**Activity:** Going down the listing below, print exactly each line from the one with "end signal, assigned" up to and including the one with "Mark *: on every", and skip the rest.

**Task inputs:**
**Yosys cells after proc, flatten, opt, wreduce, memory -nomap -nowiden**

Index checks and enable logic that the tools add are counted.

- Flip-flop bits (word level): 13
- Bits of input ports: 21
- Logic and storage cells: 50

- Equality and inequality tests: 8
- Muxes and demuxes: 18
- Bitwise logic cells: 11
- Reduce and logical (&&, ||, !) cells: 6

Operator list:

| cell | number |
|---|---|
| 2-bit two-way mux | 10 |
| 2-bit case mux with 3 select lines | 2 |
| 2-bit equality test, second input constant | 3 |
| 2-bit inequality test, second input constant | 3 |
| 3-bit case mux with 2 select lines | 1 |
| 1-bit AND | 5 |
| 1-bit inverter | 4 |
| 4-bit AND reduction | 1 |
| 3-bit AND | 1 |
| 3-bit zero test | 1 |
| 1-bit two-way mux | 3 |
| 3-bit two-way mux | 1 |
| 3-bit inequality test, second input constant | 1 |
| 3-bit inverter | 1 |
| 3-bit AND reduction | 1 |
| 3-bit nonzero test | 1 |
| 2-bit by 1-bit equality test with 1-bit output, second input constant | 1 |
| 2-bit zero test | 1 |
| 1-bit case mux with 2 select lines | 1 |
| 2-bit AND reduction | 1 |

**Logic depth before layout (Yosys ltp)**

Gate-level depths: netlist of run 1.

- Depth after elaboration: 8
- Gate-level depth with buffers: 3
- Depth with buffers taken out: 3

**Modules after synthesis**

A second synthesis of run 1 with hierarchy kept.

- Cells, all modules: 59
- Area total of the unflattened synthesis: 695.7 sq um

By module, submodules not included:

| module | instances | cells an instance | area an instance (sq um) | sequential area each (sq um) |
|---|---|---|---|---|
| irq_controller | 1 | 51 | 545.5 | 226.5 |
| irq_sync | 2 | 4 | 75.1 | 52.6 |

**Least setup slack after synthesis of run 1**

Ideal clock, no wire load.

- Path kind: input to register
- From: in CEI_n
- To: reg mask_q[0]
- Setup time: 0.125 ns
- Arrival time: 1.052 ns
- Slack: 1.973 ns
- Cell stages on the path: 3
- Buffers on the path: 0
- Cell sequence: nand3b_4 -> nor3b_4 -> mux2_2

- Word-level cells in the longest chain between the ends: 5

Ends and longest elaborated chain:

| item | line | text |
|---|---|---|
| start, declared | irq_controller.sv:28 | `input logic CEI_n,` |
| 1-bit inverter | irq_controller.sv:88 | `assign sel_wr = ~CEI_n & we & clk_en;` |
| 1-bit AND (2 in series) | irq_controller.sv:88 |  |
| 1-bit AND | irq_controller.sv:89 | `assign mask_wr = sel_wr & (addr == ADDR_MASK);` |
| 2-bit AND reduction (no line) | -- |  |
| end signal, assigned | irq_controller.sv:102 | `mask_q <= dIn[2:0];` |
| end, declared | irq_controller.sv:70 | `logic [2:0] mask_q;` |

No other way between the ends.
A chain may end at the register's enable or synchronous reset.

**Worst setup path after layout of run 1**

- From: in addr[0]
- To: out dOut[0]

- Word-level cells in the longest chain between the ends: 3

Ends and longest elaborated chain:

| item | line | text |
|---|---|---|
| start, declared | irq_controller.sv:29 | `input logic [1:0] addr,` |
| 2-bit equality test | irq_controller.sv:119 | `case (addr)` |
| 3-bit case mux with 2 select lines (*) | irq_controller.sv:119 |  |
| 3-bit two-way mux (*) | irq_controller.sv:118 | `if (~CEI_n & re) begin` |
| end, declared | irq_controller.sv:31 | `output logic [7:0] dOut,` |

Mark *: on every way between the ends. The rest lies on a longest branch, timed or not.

...

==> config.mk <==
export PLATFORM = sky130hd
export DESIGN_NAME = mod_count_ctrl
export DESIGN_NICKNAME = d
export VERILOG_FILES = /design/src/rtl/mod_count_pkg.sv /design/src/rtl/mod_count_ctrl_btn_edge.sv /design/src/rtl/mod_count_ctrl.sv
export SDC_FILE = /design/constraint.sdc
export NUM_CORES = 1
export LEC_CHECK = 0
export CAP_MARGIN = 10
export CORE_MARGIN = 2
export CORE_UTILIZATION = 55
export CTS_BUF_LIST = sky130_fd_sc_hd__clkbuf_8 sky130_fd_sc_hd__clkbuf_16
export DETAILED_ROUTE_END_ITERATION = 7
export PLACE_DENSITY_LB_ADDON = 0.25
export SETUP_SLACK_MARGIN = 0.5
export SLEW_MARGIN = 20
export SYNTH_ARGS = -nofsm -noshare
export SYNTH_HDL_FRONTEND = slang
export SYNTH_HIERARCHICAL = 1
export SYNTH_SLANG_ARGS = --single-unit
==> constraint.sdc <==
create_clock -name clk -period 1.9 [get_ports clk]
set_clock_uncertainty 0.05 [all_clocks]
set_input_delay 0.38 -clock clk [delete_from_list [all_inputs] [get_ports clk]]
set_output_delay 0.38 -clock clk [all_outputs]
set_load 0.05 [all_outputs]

**Written answer:**
| end signal, assigned | irq_controller.sv:102 | `mask_q <= dIn[2:0];` |
| end, declared | irq_controller.sv:70 | `logic [2:0] mask_q;` |

No other way between the ends.
A chain may end at the register's enable or synchronous reset.

**Worst setup path after layout of run 1**

- From: in addr[0]
- To: out dOut[0]

- Word-level cells in the longest chain between the ends: 3

Ends and longest elaborated chain:

| item | line | text |
|---|---|---|
| start, declared | irq_controller.sv:29 | `input logic [1:0] addr,` |
| 2-bit equality test | irq_controller.sv:119 | `case (addr)` |
| 3-bit case mux with 2 select lines (*) | irq_controller.sv:119 |  |
| 3-bit two-way mux (*) | irq_controller.sv:118 | `if (~CEI_n & re) begin` |
| end, declared | irq_controller.sv:31 | `output logic [7:0] dOut,` |

Mark *: on every way between the ends. The rest lies on a longest branch, timed or not.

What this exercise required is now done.